The silent thread weaving through all sessions was that identity is not just an IT concern; it is the basic unit we need to defend in our organizations. As cloud adoption, agentic automation, machine identities, SaaS integrations, and Kubernetes orchestrations all multiply, the classical notion of zone‑based perimeter vanishes. We have to stop thinking in terms of network edge, DMZ, and VPN as the primary ways to stop attacks. Rethinking how we treat identities, permissions, service principals, and control‑plane APIs is how we can actually affect change in a world where attackers are only ever moving faster. The modern attack surface is the identity and orchestration layer, which is constantly shifting, under‑monitored, and deeply complex. 
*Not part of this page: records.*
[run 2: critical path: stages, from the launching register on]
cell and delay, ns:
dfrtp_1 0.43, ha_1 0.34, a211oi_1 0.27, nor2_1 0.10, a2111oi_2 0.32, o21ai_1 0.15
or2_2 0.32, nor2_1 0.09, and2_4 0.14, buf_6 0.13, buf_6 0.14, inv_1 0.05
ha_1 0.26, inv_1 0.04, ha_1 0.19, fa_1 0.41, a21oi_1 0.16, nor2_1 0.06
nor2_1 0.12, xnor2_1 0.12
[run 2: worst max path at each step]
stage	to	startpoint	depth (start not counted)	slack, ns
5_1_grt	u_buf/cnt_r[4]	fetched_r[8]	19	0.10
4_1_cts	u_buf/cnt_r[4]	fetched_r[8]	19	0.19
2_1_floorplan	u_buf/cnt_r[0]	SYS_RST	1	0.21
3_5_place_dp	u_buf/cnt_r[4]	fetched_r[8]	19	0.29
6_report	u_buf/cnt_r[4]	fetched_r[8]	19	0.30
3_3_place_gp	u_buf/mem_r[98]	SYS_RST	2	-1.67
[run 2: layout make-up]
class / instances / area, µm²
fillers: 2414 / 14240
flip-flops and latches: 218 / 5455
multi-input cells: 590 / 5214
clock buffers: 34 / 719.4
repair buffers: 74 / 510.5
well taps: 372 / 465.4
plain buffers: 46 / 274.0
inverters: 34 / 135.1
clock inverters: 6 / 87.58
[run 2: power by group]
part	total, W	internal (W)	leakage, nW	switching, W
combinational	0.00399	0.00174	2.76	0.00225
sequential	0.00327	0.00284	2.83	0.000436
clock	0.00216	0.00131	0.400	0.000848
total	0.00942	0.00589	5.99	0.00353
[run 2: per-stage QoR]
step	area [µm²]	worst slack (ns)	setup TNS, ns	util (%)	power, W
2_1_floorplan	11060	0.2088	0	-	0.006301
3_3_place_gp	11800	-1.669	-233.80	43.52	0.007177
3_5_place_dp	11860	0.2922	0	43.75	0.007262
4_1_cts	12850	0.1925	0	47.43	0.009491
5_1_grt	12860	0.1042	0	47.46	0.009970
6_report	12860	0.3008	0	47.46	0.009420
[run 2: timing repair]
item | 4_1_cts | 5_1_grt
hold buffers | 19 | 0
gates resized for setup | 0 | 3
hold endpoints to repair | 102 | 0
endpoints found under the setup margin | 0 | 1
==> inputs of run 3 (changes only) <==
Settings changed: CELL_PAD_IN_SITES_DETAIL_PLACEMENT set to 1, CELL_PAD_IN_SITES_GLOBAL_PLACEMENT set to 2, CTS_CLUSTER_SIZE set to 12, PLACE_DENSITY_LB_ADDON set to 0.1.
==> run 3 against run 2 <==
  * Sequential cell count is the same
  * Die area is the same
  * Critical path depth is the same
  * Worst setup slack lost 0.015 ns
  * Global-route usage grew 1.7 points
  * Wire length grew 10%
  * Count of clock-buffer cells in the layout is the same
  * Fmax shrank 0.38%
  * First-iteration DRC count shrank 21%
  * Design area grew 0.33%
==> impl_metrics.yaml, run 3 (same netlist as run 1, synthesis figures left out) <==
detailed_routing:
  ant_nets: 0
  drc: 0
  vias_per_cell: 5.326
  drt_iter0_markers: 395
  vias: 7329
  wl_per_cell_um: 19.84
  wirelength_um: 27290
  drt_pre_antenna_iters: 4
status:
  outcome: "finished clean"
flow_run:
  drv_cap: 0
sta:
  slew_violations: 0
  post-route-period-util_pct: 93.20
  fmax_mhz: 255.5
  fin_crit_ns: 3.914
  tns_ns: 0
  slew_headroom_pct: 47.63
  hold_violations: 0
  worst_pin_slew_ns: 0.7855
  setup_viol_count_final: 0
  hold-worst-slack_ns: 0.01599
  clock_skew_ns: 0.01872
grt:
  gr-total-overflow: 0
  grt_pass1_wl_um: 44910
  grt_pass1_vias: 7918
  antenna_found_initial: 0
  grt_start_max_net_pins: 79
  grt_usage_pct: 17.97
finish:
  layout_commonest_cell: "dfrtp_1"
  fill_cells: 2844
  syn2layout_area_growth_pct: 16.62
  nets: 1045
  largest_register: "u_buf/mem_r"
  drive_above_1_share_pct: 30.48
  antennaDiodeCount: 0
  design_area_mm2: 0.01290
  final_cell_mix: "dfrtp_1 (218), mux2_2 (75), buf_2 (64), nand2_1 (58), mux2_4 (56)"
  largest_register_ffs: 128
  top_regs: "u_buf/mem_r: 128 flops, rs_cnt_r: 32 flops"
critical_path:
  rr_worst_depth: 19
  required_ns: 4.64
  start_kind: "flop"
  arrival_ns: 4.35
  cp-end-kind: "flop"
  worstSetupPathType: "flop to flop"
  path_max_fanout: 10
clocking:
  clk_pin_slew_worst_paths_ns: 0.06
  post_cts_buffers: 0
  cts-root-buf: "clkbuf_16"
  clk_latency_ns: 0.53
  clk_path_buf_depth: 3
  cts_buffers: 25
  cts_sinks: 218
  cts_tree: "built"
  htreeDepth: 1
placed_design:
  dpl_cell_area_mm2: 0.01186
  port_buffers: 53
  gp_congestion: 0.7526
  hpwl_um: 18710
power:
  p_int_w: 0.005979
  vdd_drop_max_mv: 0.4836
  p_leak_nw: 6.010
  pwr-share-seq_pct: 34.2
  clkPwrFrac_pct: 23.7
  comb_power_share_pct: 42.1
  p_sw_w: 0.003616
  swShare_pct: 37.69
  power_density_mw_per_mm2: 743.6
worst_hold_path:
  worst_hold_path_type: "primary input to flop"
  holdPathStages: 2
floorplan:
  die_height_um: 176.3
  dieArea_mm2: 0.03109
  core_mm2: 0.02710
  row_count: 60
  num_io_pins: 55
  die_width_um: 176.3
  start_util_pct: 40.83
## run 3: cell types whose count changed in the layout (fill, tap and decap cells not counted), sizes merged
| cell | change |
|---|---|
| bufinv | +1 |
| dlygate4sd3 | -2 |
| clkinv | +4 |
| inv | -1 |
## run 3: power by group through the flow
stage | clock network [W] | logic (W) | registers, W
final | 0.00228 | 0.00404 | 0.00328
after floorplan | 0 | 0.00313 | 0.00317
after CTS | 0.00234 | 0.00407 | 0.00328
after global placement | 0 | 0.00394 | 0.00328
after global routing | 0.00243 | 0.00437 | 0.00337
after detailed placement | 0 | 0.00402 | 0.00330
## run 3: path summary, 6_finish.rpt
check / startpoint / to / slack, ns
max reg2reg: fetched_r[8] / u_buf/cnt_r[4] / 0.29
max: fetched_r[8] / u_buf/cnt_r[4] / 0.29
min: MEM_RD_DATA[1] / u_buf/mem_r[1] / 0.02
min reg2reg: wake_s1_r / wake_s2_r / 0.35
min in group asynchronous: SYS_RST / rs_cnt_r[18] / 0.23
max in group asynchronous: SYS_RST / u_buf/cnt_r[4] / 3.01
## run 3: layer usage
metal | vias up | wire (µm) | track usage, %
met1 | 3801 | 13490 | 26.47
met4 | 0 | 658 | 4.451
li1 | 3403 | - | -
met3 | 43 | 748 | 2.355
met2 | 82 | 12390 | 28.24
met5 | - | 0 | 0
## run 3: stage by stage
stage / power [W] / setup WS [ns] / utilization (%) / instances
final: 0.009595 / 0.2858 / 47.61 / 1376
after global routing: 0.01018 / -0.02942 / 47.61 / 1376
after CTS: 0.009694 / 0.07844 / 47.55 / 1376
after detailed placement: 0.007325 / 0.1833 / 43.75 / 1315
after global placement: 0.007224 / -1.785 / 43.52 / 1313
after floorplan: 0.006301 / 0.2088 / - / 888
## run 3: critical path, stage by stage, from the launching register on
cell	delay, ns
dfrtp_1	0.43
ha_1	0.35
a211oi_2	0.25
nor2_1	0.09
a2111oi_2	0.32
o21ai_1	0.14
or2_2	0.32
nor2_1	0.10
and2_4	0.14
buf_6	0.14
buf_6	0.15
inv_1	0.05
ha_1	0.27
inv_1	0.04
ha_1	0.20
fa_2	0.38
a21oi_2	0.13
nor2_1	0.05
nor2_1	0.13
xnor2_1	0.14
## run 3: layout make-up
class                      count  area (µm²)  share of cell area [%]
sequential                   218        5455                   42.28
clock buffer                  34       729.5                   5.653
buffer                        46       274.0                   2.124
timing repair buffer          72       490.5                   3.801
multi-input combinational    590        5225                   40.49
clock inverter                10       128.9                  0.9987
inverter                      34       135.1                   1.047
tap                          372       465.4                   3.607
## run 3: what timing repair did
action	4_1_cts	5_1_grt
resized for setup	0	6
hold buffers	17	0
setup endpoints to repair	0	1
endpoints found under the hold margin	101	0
**src/uart_flags_pkg.sv**
```systemverilog
package uart_flags_pkg;

  // register byte offsets
  localparam logic [7:0] OFF_LINE_STATUS = 8'h00;
  localparam logic [7:0] OFF_DATA        = 8'h04;
  localparam logic [7:0] OFF_CTRL_ONE    = 8'h08;
  localparam logic [7:0] OFF_CTRL_TWO    = 8'h0C;
  localparam logic [7:0] OFF_CTRL_THREE  = 8'h10;
  localparam logic [7:0] OFF_BAUD        = 8'h14;
  localparam logic [7:0] OFF_EVENT       = 8'h18;
  localparam logic [7:0] OFF_EVENT_MASK  = 8'h1C;

  // line_status_reg fields
  localparam int LS_TX_EMPTY  = 7;
  localparam int LS_TX_DONE   = 6;
  localparam int LS_RX_FULL   = 5;
  localparam int LS_IDLE_LINE = 4;
  localparam int LS_OVERRUN   = 3;
  localparam int LS_NOISE     = 2;
  localparam int LS_FRAMING   = 1;
  localparam int LS_PARITY    = 0;

  // control fields
  localparam int C1_WIDE      = 4;
  localparam int C1_PAR_EN    = 1;
  localparam int C1_PAR_ODD   = 0;
  localparam int C2_TX_ON     = 3;
  localparam int C2_RX_ON     = 2;
  localparam int C3_RX_NINTH  = 7;
  localparam int C3_TX_NINTH  = 6;

  // event status and mask fields
  localparam int EV_W         = 6;
  localparam int EV_RX_EDGE   = 0;
  localparam int EV_RX_FULL   = 1;
  localparam int EV_IDLE      = 2;
  localparam int EV_OVERRUN   = 3;
  localparam int EV_TX_EMPTY  = 4;
  localparam int EV_TX_DONE   = 5;

  // reset values
  localparam int              BAUD_W       = 13;
  localparam logic [12:0]     RST_BAUD     = 13'h0041;
  localparam logic            RST_TX_EMPTY = 1'b1;
  localparam logic            RST_TX_DONE  = 1'b1;
  localparam logic            RST_LINE     = 1'b1;

  // bit timing in ticks of the 16x baud clock
  localparam logic [3:0]      TQ_SMP_FIRST = 4'h7;
  localparam logic [3:0]      TQ_SMP_LAST  = 4'h9;
  localparam logic [3:0]      TQ_LAST      = 4'hF;
  localparam logic [7:0]      IDLE_TICKS   = 8'hA0;

  typedef enum logic [3:0] {
    RX_IDLE  = 4'b0001,
    RX_START = 4'b0010,
    RX_DATA  = 4'b0100,
    RX_STOP  = 4'b1000
  } rx_state_e;

  typedef enum logic [1:0] {
    TX_IDLE  = 2'b01,
    TX_SHIFT = 2'b10
  } tx_state_e;

  // xor of the low n bits, inverted for odd parity
  function automatic logic frame_parity(input logic [9:0] v, input logic [3:0] n,
                                        input logic odd);
    logic p;
    p = odd;
    for (int i = 0; i < 10; i++)
      if (i < int'(n))
        p = p ^ v[i];
    return p;
  endfunction

endpackage

```
**src/uart_flags_top.sv**
```systemverilog
`timescale 1ns/1ps
module uart_flags_top
  import uart_flags_pkg::*;
(
  // clock and reset
  input  wire logic        pclk,
  input  wire logic        presetn,
  // apb slave
  input  wire logic        psel,
  input  wire logic        penable,
  input  wire logic        pwrite,
  input  wire logic [7:0]  paddr,
  input  wire logic [31:0] pwdata,
  output logic [31:0]      prdata,
  output logic             pready,
  output logic             pslverr,
  // serial line
  input  wire logic        rx_serial_input,
  output logic             tx_serial_output,
  // interrupt
  output logic             irq
);
  import uart_flags_pkg::*;

  typedef struct packed {
    logic [31:0]       prdata;
    logic              wide_char_sel;
    logic              par_en;
    logic              par_odd;
    logic              tx_on;
    logic              rx_on;
    logic              tx_ninth_bit;
    logic              rx_ninth_bit;
    logic [BAUD_W-1:0] baud;
    logic [BAUD_W-1:0] baud_cnt;
    // receive buffer and its flags
    logic [7:0]        rx_data;
    logic              receive_full_flag;
    logic              idle_flag;
    logic              overrun_flag;
    logic              noise_flag;
    logic              framing_error_flag;
    logic              parity_error_flag;
    // what the last status read showed, then idle arming and the transmit flags
    logic              arm_full;
    logic              arm_idle;
    logic              idle_armed;
    logic              tx_buffer_empty_flag;
    logic              tx_complete_flag;
    // transmit buffer, the word handed to the shifter, and the last receive line level
    logic [7:0]        tx_buf;
    logic              tx_load;
    logic [8:0]        tx_word;
    logic              rxd_q;
    // sticky events and their mask
    logic [EV_W-1:0]   evt;
    logic [EV_W-1:0]   evt_mask;
    logic              irq;
  } main_s;

  main_s           s;
  main_s           next_s;
  logic            tick;
  logic            rd_go;
  logic            wr_go;
  logic            read_done;
  logic [31:0]     rword;
  logic [EV_W-1:0] ev_set;
  logic [EV_W-1:0] ev_clr;
  logic            rx_valid;
  logic [8:0]      rx_char;
  logic            rx_noise;
  logic            rx_framing;
  logic            rx_parity;
  logic            rx_idle_seen;
  logic            tx_busy;
  logic            st_rd;
  logic            dat_rd;
  logic            ev_wr;
  logic            rx_fall;

  function automatic logic at(input logic [7:0] a, input logic [7:0] off);
    return a == off;
  endfunction

  // psel with penable marks the one cycle in which a transfer is taken
  function automatic logic in_access(input logic sel, input logic en);
    return sel & en;
  endfunction

  function automatic logic mapped(input logic [7:0] a);
    return at(a, OFF_LINE_STATUS) | at(a, OFF_DATA) | at(a, OFF_CTRL_ONE)
         | at(a, OFF_CTRL_TWO) | at(a, OFF_CTRL_THREE) | at(a, OFF_BAUD)
         | at(a, OFF_EVENT) | at(a, OFF_EVENT_MASK);
  endfunction

  // receiver hands each finished character over for a single cycle
  uart_rx_sampler u_rx (
    .pclk         (pclk),
    .presetn      (presetn),
    .tick         (tick),
    .rx_on        (s.rx_on),
    .wide         (s.wide_char_sel),
    .par_en       (s.par_en),
    .par_odd      (s.par_odd),
    .rxd          (rx_serial_input),
    .char_valid   (rx_valid),
    .char_data    (rx_char),
    .char_noise   (rx_noise),
    .char_framing (rx_framing),
    .char_parity  (rx_parity),
    .idle_seen    (rx_idle_seen)
  );

  // shifter takes a character only while idle, busy until its stop bit ends
  uart_tx_shifter u_tx (
    .pclk      (pclk),
    .presetn   (presetn),
    .tick      (tick),
    .wide      (s.wide_char_sel),
    .par_en    (s.par_en),
    .par_odd   (s.par_odd),
    .load      (s.tx_load),
    .load_data (s.tx_word),
    .txd       (tx_serial_output),
    .busy      (tx_busy)
  );

  // read word, captured in the setup phase so prdata comes from a flop
  always_comb
  begin
    rword = 32'h0000_0000;
    case (paddr)
      OFF_LINE_STATUS:
      begin
        rword[LS_TX_EMPTY]  = s.tx_buffer_empty_flag;
        rword[LS_TX_DONE]   = s.tx_complete_flag;
        rword[LS_RX_FULL]   = s.receive_full_flag;
        rword[LS_IDLE_LINE] = s.idle_flag;
        rword[LS_OVERRUN]   = s.overrun_flag;
        rword[LS_NOISE]     = s.noise_flag;
        rword[LS_FRAMING]   = s.framing_error_flag;
        rword[LS_PARITY]    = s.parity_error_flag;
      end
      OFF_DATA:
        rword[7:0] = s.rx_data;
      OFF_CTRL_ONE:
      begin
        rword[C1_WIDE]    = s.wide_char_sel;
        rword[C1_PAR_EN]  = s.par_en;
        rword[C1_PAR_ODD] = s.par_odd;
      end
      OFF_CTRL_TWO:
      begin
        rword[C2_TX_ON] = s.tx_on;
        rword[C2_RX_ON] = s.rx_on;
      end
      OFF_CTRL_THREE:
      begin
        rword[C3_RX_NINTH] = s.rx_ninth_bit;
        rword[C3_TX_NINTH] = s.tx_ninth_bit;
      end
      OFF_BAUD:
        rword[BAUD_W-1:0] = s.baud;
      OFF_EVENT:
        rword[EV_W-1:0] = s.evt;
      OFF_EVENT_MASK:
        rword[EV_W-1:0] = s.evt_mask;
      default:
        rword = 32'h0000_0000;
    endcase
  end

  always_comb
  begin
    next_s = s;
    rd_go = in_access(psel, penable) & !pwrite;
    wr_go = in_access(psel, penable) & pwrite & mapped(paddr);
    st_rd = rd_go & at(paddr, OFF_LINE_STATUS);
    dat_rd = rd_go & at(paddr, OFF_DATA);
    ev_wr = wr_go & at(paddr, OFF_EVENT);
    if (psel && !penable)
      next_s.prdata = rword;

    // baud divider gives the 16x tick; zero divisor stops both shifters
    tick = (s.baud != '0) && (s.baud_cnt == '0);
    if (s.baud_cnt == '0)
      next_s.baud_cnt = (s.baud == '0) ? '0 : s.baud - 1'b1;
    else
      next_s.baud_cnt = s.baud_cnt - 1'b1;

    // arming uses the value software actually saw in line_status_reg
    if (st_rd)
    begin
      next_s.arm_full = s.prdata[LS_RX_FULL];
      next_s.arm_idle = s.prdata[LS_IDLE_LINE];
    end
    // any data read disarms, so an old status read cannot clear a later character
    read_done = dat_rd && s.arm_full;
    if (dat_rd)
    begin
      if (s.arm_full)
      begin
        next_s.receive_full_flag = 1'b0;
        next_s.overrun_flag = 1'b0;
        next_s.noise_flag = 1'b0;
        next_s.framing_error_flag = 1'b0;
        next_s.parity_error_flag = 1'b0;
      end
      if (s.arm_idle)
        next_s.idle_flag = 1'b0;
      next_s.arm_full = 1'b0;
      next_s.arm_idle = 1'b0;
    end

    // a buffer being emptied this cycle can take the new character
    if (rx_valid)
    begin
      if (s.receive_full_flag && !read_done)
        next_s.overrun_flag = 1'b1;
      else
      begin
        next_s.receive_full_flag = 1'b1;
        next_s.rx_data = rx_char[7:0];
        if (s.wide_char_sel)
          next_s.rx_ninth_bit = rx_char[8];
        next_s.noise_flag = rx_noise;
        next_s.framing_error_flag = rx_framing;
        next_s.parity_error_flag = rx_parity;
        next_s.idle_armed = 1'b1;
      end
    end
    // idle fires once after a burst, then waits for a new character
    if (rx_idle_seen && s.idle_armed)
    begin
      next_s.idle_flag = 1'b1;
      next_s.idle_armed = 1'b0;
    end

    // transmit buffer to shifter; the held ninth bit rides along
    next_s.tx_load = 1'b0;
    if (!s.tx_buffer_empty_flag && !tx_busy && !s.tx_load && s.tx_on)
    begin
      next_s.tx_load = 1'b1;
      next_s.tx_word = {s.wide_char_sel & s.tx_ninth_bit, s.tx_buf};
      next_s.tx_buffer_empty_flag = 1'b1;
    end
    // done needs an empty buffer, an idle shifter and no load in flight
    next_s.tx_complete_flag = s.tx_buffer_empty_flag & !tx_busy & !s.tx_load;

    // register writes; a data write after a load refills the buffer
    if (wr_go)
    begin
      case (paddr)
        OFF_DATA:
        begin
          next_s.tx_buf = pwdata[7:0];
          next_s.tx_buffer_empty_flag = 1'b0;
          next_s.tx_complete_flag = 1'b0;
        end
        OFF_CTRL_ONE:
        begin
          next_s.wide_char_sel = pwdata[C1_WIDE];
          next_s.par_en = pwdata[C1_PAR_EN];
          next_s.par_odd = pwdata[C1_PAR_ODD];
        end
        OFF_CTRL_TWO:
        begin
          next_s.tx_on = pwdata[C2_TX_ON];
          next_s.rx_on = pwdata[C2_RX_ON];
        end
        OFF_CTRL_THREE:
          next_s.tx_ninth_bit = pwdata[C3_TX_NINTH];
        OFF_BAUD:
        begin
          // restart the divider so a new rate takes hold at once
          next_s.baud = pwdata[BAUD_W-1:0];
          next_s.baud_cnt = '0;
        end
        OFF_EVENT_MASK:
          next_s.evt_mask = pwdata[EV_W-1:0];
        default:
          next_s.baud = next_s.baud;
      endcase
    end

    // sticky events; a new event in the clearing cycle survives
    next_s.rxd_q = rx_serial_input;
    // rxd_q resets to the idle level, so no false edge follows reset
    rx_fall = s.rxd_q & !rx_serial_input;
    ev_set = '0;
    ev_set[EV_RX_EDGE]  = s.rx_on & rx_fall;
    ev_set[EV_RX_FULL]  = next_s.receive_full_flag & !s.receive_full_flag;
    ev_set[EV_IDLE]     = next_s.idle_flag & !s.idle_flag;
    ev_set[EV_OVERRUN]  = next_s.overrun_flag & !s.overrun_flag;
    ev_set[EV_TX_EMPTY] = next_s.tx_buffer_empty_flag & !s.tx_buffer_empty_flag;
    ev_set[EV_TX_DONE]  = next_s.tx_complete_flag & !s.tx_complete_flag;
    ev_clr = ev_wr ? pwdata[EV_W-1:0] : '0;
    next_s.evt = (s.evt & ~ev_clr) | ev_set;

    // registered so the pin cannot glitch while the bus decodes an address
    next_s.irq = |(next_s.evt & next_s.evt_mask);
  end

  // transmit side leaves reset empty and done, with the line idle high
  always_ff @(posedge pclk or negedge presetn)
  begin
    if (!presetn)
    begin
      s <= '0;
      s.baud <= RST_BAUD;
      s.tx_buffer_empty_flag <= RST_TX_EMPTY;
      s.tx_complete_flag <= RST_TX_DONE;
      s.rxd_q <= RST_LINE;
    end
    else
      s <= next_s;
  end

  assign prdata  = s.prdata;
  assign pready  = 1'b1;
  // error only in the access phase; a setup cycle alone never flags
  assign pslverr = in_access(psel, penable) & !mapped(paddr);
  // masked-off transmit events stay visible but never interrupt
  assign irq     = s.irq;
endmodule

```
**src/uart_rx_sampler.sv**
```systemverilog
`timescale 1ns/1ps
module uart_rx_sampler
  import uart_flags_pkg::*;
(
  // clock and reset
  input  wire logic       pclk,
  input  wire logic       presetn,
  // timing and mode
  input  wire logic       tick,
  input  wire logic       rx_on,
  input  wire logic       wide,
  input  wire logic       par_en,
  input  wire logic       par_odd,
  // line
  input  wire logic       rxd,
  // character out
  output logic            char_valid,
  output logic [8:0]      char_data,
  output logic            char_noise,
  output logic            char_framing,
  output logic            char_parity,
  output logic            idle_seen
);
  typedef struct packed {
    rx_state_e   st;
    logic [3:0]  tq;
    logic [3:0]  bitn;
    logic [2:0]  smp;
    logic        noisy;
    logic [9:0]  sh;
    logic [7:0]  idle_cnt;
    logic        valid;
    logic [8:0]  data;
    logic        noise;
    logic        framing;
    logic        par_err;
    logic        idle_seen;
  } rx_s;

  rx_s        s;
  rx_s        next_s;
  logic [3:0] nbits;
  logic       vote;
  logic       unan;

  always_comb
  begin
    next_s = s;
    next_s.valid = 1'b0;
    next_s.idle_seen = 1'b0;
    nbits = 4'h8 + {3'h0, wide} + {3'h0, par_en};
    // three mid-bit samples, majority decides and any disagreement is noise
    vote = (s.smp[0] & s.smp[1]) | (s.smp[0] & s.smp[2]) | (s.smp[1] & s.smp[2]);
    unan = (&s.smp) | ~(|s.smp);
    if (!rx_on)
    begin
      next_s.st = RX_IDLE;
      next_s.idle_cnt = 8'h00;
    end
    else if (tick)
    begin
      if (s.st != RX_IDLE)
      begin
        next_s.tq = s.tq + 4'h1;
        if (s.tq >= TQ_SMP_FIRST && s.tq <= TQ_SMP_LAST)
          next_s.smp = {rxd, s.smp[2:1]};
      end
      case (s.st)
        RX_IDLE:
          if (!rxd)
          begin
            next_s.st = RX_START;
            next_s.tq = 4'h0;
            next_s.idle_cnt = 8'h00;
          end
          else if (s.idle_cnt != IDLE_TICKS)
          begin
            next_s.idle_cnt = s.idle_cnt + 8'h01;
            next_s.idle_seen = (s.idle_cnt + 8'h01) == IDLE_TICKS;
          end
        RX_START:
          if (s.tq == TQ_LAST)
          begin
            // a start bit that votes high was a glitch
            next_s.st = vote ? RX_IDLE : RX_DATA;
            next_s.bitn = 4'h0;
            next_s.noisy = !unan;
          end
        RX_DATA:
          if (s.tq == TQ_LAST)
          begin
            next_s.sh[s.bitn] = vote;
            next_s.noisy = s.noisy | !unan;
            next_s.bitn = s.bitn + 4'h1;
            if (s.bitn == nbits - 4'h1)
              next_s.st = RX_STOP;
          end
        RX_STOP:
          if (s.tq == TQ_LAST)
          begin
            next_s.st = RX_IDLE;
            next_s.valid = 1'b1;
            next_s.framing = !vote;
            next_s.noise = s.noisy | !unan;
            next_s.par_err = par_en & frame_parity(s.sh, nbits, par_odd);
            next_s.data = wide ? s.sh[8:0] : {1'b0, s.sh[7:0]};
          end
        default:
          next_s.st = RX_IDLE;
      endcase
    end
  end

  always_ff @(posedge pclk or negedge presetn)
  begin
    if (!presetn)
    begin
      s <= '0;
      s.st <= RX_IDLE;
    end
    else
      s <= next_s;
  end

  assign char_valid   = s.valid;
  assign char_data    = s.data;
  assign char_noise   = s.noise;
  assign char_framing = s.framing;
  assign char_parity  = s.par_err;
  assign idle_seen    = s.idle_seen;
endmodule

```
**src/uart_tx_shifter.sv**
```systemverilog
`timescale 1ns/1ps
module uart_tx_shifter
  import uart_flags_pkg::*;
(
  // clock and reset
  input  wire logic       pclk,
  input  wire logic       presetn,
  // timing and mode
  input  wire logic       tick,
  input  wire logic       wide,
  input  wire logic       par_en,
  input  wire logic       par_odd,
  // character in
  input  wire logic       load,
  input  wire logic [8:0] load_data,
  // line
  output logic            txd,
  output logic            busy
);
  typedef struct packed {
    tx_state_e   st;
    logic [3:0]  tq;
    logic [3:0]  left;
    logic [11:0] fr;
    logic        txd;
  } tx_s;

  tx_s        s;
  tx_s        next_s;
  logic [3:0] ndat;
  logic [3:0] nbits;
  logic [9:0] v;

  always_comb
  begin
    next_s = s;
    ndat = 4'h8 + {3'h0, wide};
    nbits = ndat + {3'h0, par_en};
    v = {1'b0, wide & load_data[8], load_data[7:0]};
    if (par_en)
      v[ndat] = frame_parity(v, ndat, par_odd);
    next_s.txd = (s.st == TX_SHIFT) ? s.fr[0] : 1'b1;
    case (s.st)
      TX_IDLE:
        if (load)
        begin
          // ones above the last data or parity bit become the stop bit
          next_s.fr = '1;
          next_s.fr[0] = 1'b0;
          for (int i = 0; i < 10; i++)
            if (i < int'(nbits))
              next_s.fr[i + 1] = v[i];
          next_s.left = nbits + 4'h2;
          next_s.tq = 4'h0;
          next_s.st = TX_SHIFT;
        end
      TX_SHIFT:
        if (tick)
        begin
          next_s.tq = s.tq + 4'h1;
          if (s.tq == TQ_LAST)
          begin
            next_s.fr = {1'b1, s.fr[11:1]};
            next_s.left = s.left - 4'h1;
            if (s.left == 4'h1)
              next_s.st = TX_IDLE;
          end
        end
      default:
        next_s.st = TX_IDLE;
    endcase
  end

  always_ff @(posedge pclk or negedge presetn)
  begin
    if (!presetn)
    begin
      s <= '0;
      s.st <= TX_IDLE;
      s.txd <= RST_LINE;
    end
    else
      s <= next_s;
  end

  assign txd  = s.txd;
  assign busy = s.st != TX_IDLE;
endmodule

```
We are watching attackers increasingly exploit identity chains to go from a low-priv user all the way through privilege escalation, resulting in data exfiltration faster than ever. These paths are stealthy and often look legitimate from a workload perspective. Because they look like “employees doing work,” traditional EDR/XDR systems may not surface alerts. Without a rigorous least‑privilege approach and context‑aware observability, the blast radius of a compromise only widens.

Shifting Our Security Postures

Defenders must embrace context‑aware IAM. In practice, this means we need to treat non‑human identities, including service principals, enterprise apps, and machine accounts, just like human identities. We should focus on tracking secrets, monitoring access, and narrowing permissions wherever we can.

Deception tools, like honeytokens and honey accounts, need to be deployed globally, not only on hosts but also in IAM , alerting everyone when an attacker has assumed that identity. This one move toward embracing deceptive security can help organizations shift from a static “checklist compliance” stance, where people call it good enough when we enable MFA, to a risk‑based and context‑aware posture.

Orgs should strive to prioritize signal over noise in detection. Defenders are frankly overwhelmed, as so many security professionals face burnout and are underfunded. We can move to a world where alerts only happen when the chain of identity assumption or cross‑tenant trust is triggered, not every low‑severity anomaly.

Automate rotation and hygiene of low‑use but high‑impact identities. Don’t wait for an audit cycle. For many organizations, the biggest risk is standing permissions that haven’t moved in months or years.

Friction points for security teams

Complete visibility into service principals across hybrid and cloud environments is hard. Many orgs treat “apps” as stakes outside the scope of IAM. Enabling PodSecurityStandards and runtime detection in Kubernetes requires DevOps cooperation. Deception at scale, implementing thousands of honey‑accounts/tokens, is no longer a nice-to-have; it is how we are going to tell when an attacker has already breached our perimeter. Designing alerts based on identity chain behaviour instead of volume requires new tooling, new skills. 

Senior leaders must budget for identity observability, detection engineering, and support cross‑team coordination between IAM, cloud, DevSecOps, and IR. We need a shift in mindset from “we defend networks and endpoints” to “we defend identities, privileges, and trust relationships.” 

Machine identities, agentic automation, and SaaS federations are not edge cases. As defenders, we must accept that permissions are dynamic and the control plane is contested. Our architectures must shift from fortress walls to fluid identity zones where trust is managed, not assumed.

Close the Loop on Identity Risk

The biggest benefit to BSides Chicago was the opportunity to commiserate with other security professionals who are waging the same battles, one after another. Your author was able to give a session on where we could go with federated identities for NHIs across systems, which is actually possible right now on most cloud providers.

Getting there, like anywhere else in security, is going to take us all communicating and sharing this vision of a future where we treat identity as the real perimeter. We need to give humans and machines the same guardrails with least privilege, rotation, and context-aware monitoring. Plant honeytokens in IAM and trigger on identity chains, not volume. If we do this, your cloud deployments stay fast without handing attackers the keys.